- _What you are asked to do_:
Could you return all of the records exactly as they stand?

------------------------------

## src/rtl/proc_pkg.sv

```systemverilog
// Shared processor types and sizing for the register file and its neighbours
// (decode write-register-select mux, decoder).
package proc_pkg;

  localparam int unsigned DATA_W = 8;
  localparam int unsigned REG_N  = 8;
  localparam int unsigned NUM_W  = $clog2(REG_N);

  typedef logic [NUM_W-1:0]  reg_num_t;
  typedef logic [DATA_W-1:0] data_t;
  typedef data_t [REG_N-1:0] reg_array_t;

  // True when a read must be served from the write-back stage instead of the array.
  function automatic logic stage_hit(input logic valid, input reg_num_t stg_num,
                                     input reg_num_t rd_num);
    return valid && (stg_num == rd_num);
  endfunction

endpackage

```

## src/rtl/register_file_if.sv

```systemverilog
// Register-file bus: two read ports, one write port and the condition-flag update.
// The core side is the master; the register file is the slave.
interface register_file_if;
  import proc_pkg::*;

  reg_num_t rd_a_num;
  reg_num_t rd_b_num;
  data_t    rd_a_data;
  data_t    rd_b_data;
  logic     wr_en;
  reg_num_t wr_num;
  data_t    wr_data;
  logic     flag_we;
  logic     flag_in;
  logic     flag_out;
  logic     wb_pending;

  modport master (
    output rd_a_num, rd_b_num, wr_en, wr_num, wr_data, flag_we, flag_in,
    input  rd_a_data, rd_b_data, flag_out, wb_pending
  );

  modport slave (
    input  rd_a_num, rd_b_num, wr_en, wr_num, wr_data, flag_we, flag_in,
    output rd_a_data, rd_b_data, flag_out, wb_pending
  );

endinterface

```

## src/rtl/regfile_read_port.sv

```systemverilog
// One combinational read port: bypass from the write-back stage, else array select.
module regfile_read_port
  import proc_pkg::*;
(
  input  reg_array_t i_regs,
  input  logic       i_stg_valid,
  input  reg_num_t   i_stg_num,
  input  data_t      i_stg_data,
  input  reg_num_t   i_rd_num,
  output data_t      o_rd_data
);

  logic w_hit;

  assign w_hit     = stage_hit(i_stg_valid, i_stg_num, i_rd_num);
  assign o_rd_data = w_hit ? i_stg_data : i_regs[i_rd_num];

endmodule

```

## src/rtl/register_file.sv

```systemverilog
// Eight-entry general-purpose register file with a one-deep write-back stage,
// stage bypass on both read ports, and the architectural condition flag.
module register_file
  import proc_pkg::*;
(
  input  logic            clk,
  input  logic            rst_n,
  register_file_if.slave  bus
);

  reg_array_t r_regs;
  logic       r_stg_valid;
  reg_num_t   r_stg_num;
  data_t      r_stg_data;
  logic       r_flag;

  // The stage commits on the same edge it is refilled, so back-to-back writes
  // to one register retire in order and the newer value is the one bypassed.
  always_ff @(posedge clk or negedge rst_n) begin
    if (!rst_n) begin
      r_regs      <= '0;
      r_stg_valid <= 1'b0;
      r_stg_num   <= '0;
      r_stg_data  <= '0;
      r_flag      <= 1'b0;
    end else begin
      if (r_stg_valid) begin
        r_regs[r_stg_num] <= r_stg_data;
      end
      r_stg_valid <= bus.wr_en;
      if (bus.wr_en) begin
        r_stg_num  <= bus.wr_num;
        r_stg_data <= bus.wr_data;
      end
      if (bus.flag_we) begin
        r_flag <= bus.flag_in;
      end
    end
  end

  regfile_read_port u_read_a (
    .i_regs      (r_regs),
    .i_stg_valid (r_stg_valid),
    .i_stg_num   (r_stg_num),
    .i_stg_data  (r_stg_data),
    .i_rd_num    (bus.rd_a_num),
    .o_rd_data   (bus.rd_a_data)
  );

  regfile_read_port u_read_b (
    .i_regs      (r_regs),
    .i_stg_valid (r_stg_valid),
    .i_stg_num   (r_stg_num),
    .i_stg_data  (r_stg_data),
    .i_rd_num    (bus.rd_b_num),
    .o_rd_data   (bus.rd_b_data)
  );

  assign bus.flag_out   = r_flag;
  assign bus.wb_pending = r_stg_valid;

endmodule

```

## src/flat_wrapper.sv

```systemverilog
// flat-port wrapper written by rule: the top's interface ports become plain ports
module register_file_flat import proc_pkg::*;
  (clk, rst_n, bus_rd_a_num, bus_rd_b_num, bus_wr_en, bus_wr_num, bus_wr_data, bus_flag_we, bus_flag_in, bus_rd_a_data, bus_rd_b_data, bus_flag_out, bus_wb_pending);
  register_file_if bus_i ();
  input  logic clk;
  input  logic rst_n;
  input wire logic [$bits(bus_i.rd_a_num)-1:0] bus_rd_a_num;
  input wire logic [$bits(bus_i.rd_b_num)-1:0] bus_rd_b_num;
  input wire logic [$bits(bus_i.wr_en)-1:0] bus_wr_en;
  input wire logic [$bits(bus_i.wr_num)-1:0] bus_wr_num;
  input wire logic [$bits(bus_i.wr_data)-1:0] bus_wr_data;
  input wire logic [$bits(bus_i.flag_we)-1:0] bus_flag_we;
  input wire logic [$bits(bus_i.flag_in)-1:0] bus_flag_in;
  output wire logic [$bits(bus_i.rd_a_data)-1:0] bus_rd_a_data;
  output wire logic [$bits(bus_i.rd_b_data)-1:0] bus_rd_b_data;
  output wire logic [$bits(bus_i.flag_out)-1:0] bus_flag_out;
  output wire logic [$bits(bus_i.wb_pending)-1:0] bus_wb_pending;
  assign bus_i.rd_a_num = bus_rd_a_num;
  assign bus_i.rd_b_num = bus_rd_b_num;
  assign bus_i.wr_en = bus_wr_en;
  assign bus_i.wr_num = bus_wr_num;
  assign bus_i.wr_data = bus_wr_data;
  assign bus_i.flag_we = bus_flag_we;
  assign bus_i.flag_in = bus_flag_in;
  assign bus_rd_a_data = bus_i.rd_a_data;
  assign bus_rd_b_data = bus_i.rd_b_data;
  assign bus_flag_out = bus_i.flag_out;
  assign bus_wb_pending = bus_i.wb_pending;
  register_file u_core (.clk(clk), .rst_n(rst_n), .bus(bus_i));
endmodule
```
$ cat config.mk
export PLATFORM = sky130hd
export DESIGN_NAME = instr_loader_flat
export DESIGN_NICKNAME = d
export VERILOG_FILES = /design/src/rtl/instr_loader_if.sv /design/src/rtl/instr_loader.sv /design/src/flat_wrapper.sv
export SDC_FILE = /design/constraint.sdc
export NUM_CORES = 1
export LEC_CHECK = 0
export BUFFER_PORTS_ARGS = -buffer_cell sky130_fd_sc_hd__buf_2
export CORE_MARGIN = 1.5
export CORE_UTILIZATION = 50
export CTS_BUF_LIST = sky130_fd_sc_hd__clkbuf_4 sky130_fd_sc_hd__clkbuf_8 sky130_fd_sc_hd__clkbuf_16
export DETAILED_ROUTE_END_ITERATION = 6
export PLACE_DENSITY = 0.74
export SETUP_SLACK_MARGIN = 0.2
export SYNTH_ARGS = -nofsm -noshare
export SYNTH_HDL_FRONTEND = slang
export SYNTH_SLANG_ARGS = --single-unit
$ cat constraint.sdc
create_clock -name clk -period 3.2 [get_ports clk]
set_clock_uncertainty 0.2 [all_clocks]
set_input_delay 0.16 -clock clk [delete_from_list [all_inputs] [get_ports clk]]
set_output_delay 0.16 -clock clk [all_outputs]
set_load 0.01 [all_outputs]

------------------------------

- _Solution to this task_:
## src/rtl/proc_pkg.sv

```systemverilog
// Shared processor types and sizing for the register file and its neighbours
// (decode write-register-select mux, decoder).
package proc_pkg;

  localparam int unsigned DATA_W = 8;
  localparam int unsigned REG_N  = 8;
  localparam int unsigned NUM_W  = $clog2(REG_N);

  typedef logic [NUM_W-1:0]  reg_num_t;
  typedef logic [DATA_W-1:0] data_t;
  typedef data_t [REG_N-1:0] reg_array_t;

  // True when a read must be served from the write-back stage instead of the array.
  function automatic logic stage_hit(input logic valid, input reg_num_t stg_num,
                                     input reg_num_t rd_num);
    return valid && (stg_num == rd_num);
  endfunction

endpackage

```

## src/rtl/register_file_if.sv

```systemverilog
// Register-file bus: two read ports, one write port and the condition-flag update.
// The core side is the master; the register file is the slave.
interface register_file_if;
  import proc_pkg::*;

  reg_num_t rd_a_num;
  reg_num_t rd_b_num;
  data_t    rd_a_data;
  data_t    rd_b_data;
  logic     wr_en;
  reg_num_t wr_num;
  data_t    wr_data;
  logic     flag_we;
  logic     flag_in;
  logic     flag_out;
  logic     wb_pending;

  modport master (
    output rd_a_num, rd_b_num, wr_en, wr_num, wr_data, flag_we, flag_in,
    input  rd_a_data, rd_b_data, flag_out, wb_pending
  );

  modport slave (
    input  rd_a_num, rd_b_num, wr_en, wr_num, wr_data, flag_we, flag_in,
    output rd_a_data, rd_b_data, flag_out, wb_pending
  );

endinterface

```

## src/rtl/regfile_read_port.sv

```systemverilog
// One combinational read port: bypass from the write-back stage, else array select.
module regfile_read_port
  import proc_pkg::*;
(
  input  reg_array_t i_regs,
  input  logic       i_stg_valid,
  input  reg_num_t   i_stg_num,
  input  data_t      i_stg_data,
  input  reg_num_t   i_rd_num,
  output data_t      o_rd_data
);

  logic w_hit;

  assign w_hit     = stage_hit(i_stg_valid, i_stg_num, i_rd_num);
  assign o_rd_data = w_hit ? i_stg_data : i_regs[i_rd_num];

endmodule

```

## src/rtl/register_file.sv

```systemverilog
// Eight-entry general-purpose register file with a one-deep write-back stage,
// stage bypass on both read ports, and the architectural condition flag.
module register_file
  import proc_pkg::*;
(
  input  logic            clk,
  input  logic            rst_n,
  register_file_if.slave  bus
);

  reg_array_t r_regs;
  logic       r_stg_valid;
  reg_num_t   r_stg_num;
  data_t      r_stg_data;
  logic       r_flag;

  // The stage commits on the same edge it is refilled, so back-to-back writes
  // to one register retire in order and the newer value is the one bypassed.
  always_ff @(posedge clk or negedge rst_n) begin
    if (!rst_n) begin
      r_regs      <= '0;
      r_stg_valid <= 1'b0;
      r_stg_num   <= '0;
      r_stg_data  <= '0;
      r_flag      <= 1'b0;
    end else begin
      if (r_stg_valid) begin
        r_regs[r_stg_num] <= r_stg_data;
      end
      r_stg_valid <= bus.wr_en;
      if (bus.wr_en) begin
        r_stg_num  <= bus.wr_num;
        r_stg_data <= bus.wr_data;
      end
      if (bus.flag_we) begin
        r_flag <= bus.flag_in;
      end
    end
  end

  regfile_read_port u_read_a (
    .i_regs      (r_regs),
    .i_stg_valid (r_stg_valid),
    .i_stg_num   (r_stg_num),
    .i_stg_data  (r_stg_data),
    .i_rd_num    (bus.rd_a_num),
    .o_rd_data   (bus.rd_a_data)
  );

  regfile_read_port u_read_b (
    .i_regs      (r_regs),
    .i_stg_valid (r_stg_valid),
    .i_stg_num   (r_stg_num),
    .i_stg_data  (r_stg_data),
    .i_rd_num    (bus.rd_b_num),
    .o_rd_data   (bus.rd_b_data)
  );

  assign bus.flag_out   = r_flag;
  assign bus.wb_pending = r_stg_valid;

endmodule

```

## src/flat_wrapper.sv

```systemverilog
// flat-port wrapper written by rule: the top's interface ports become plain ports
module register_file_flat import proc_pkg::*;
  (clk, rst_n, bus_rd_a_num, bus_rd_b_num, bus_wr_en, bus_wr_num, bus_wr_data, bus_flag_we, bus_flag_in, bus_rd_a_data, bus_rd_b_data, bus_flag_out, bus_wb_pending);
  register_file_if bus_i ();
  input  logic clk;
  input  logic rst_n;
  input wire logic [$bits(bus_i.rd_a_num)-1:0] bus_rd_a_num;
  input wire logic [$bits(bus_i.rd_b_num)-1:0] bus_rd_b_num;
  input wire logic [$bits(bus_i.wr_en)-1:0] bus_wr_en;
  input wire logic [$bits(bus_i.wr_num)-1:0] bus_wr_num;
  input wire logic [$bits(bus_i.wr_data)-1:0] bus_wr_data;
  input wire logic [$bits(bus_i.flag_we)-1:0] bus_flag_we;
  input wire logic [$bits(bus_i.flag_in)-1:0] bus_flag_in;
  output wire logic [$bits(bus_i.rd_a_data)-1:0] bus_rd_a_data;
  output wire logic [$bits(bus_i.rd_b_data)-1:0] bus_rd_b_data;
  output wire logic [$bits(bus_i.flag_out)-1:0] bus_flag_out;
  output wire logic [$bits(bus_i.wb_pending)-1:0] bus_wb_pending;
  assign bus_i.rd_a_num = bus_rd_a_num;
  assign bus_i.rd_b_num = bus_rd_b_num;
  assign bus_i.wr_en = bus_wr_en;
  assign bus_i.wr_num = bus_wr_num;
  assign bus_i.wr_data = bus_wr_data;
  assign bus_i.flag_we = bus_flag_we;
  assign bus_i.flag_in = bus_flag_in;
  assign bus_rd_a_data = bus_i.rd_a_data;
  assign bus_rd_b_data = bus_i.rd_b_data;
  assign bus_flag_out = bus_i.flag_out;
  assign bus_wb_pending = bus_i.wb_pending;
  register_file u_core (.clk(clk), .rst_n(rst_n), .bus(bus_i));
endmodule
```
$ cat config.mk
export PLATFORM = sky130hd
export DESIGN_NAME = instr_loader_flat
export DESIGN_NICKNAME = d
export VERILOG_FILES = /design/src/rtl/instr_loader_if.sv /design/src/rtl/instr_loader.sv /design/src/flat_wrapper.sv
export SDC_FILE = /design/constraint.sdc
export NUM_CORES = 1
export LEC_CHECK = 0
export BUFFER_PORTS_ARGS = -buffer_cell sky130_fd_sc_hd__buf_2
export CORE_MARGIN = 1.5
export CORE_UTILIZATION = 50
export CTS_BUF_LIST = sky130_fd_sc_hd__clkbuf_4 sky130_fd_sc_hd__clkbuf_8 sky130_fd_sc_hd__clkbuf_16
export DETAILED_ROUTE_END_ITERATION = 6
export PLACE_DENSITY = 0.74
export SETUP_SLACK_MARGIN = 0.2
export SYNTH_ARGS = -nofsm -noshare
export SYNTH_HDL_FRONTEND = slang
export SYNTH_SLANG_ARGS = --single-unit
$ cat constraint.sdc
create_clock -name clk -period 3.2 [get_ports clk]
set_clock_uncertainty 0.2 [all_clocks]
set_input_delay 0.16 -clock clk [delete_from_list [all_inputs] [get_ports clk]]
set_output_delay 0.16 -clock clk [all_outputs]
set_load 0.01 [all_outputs]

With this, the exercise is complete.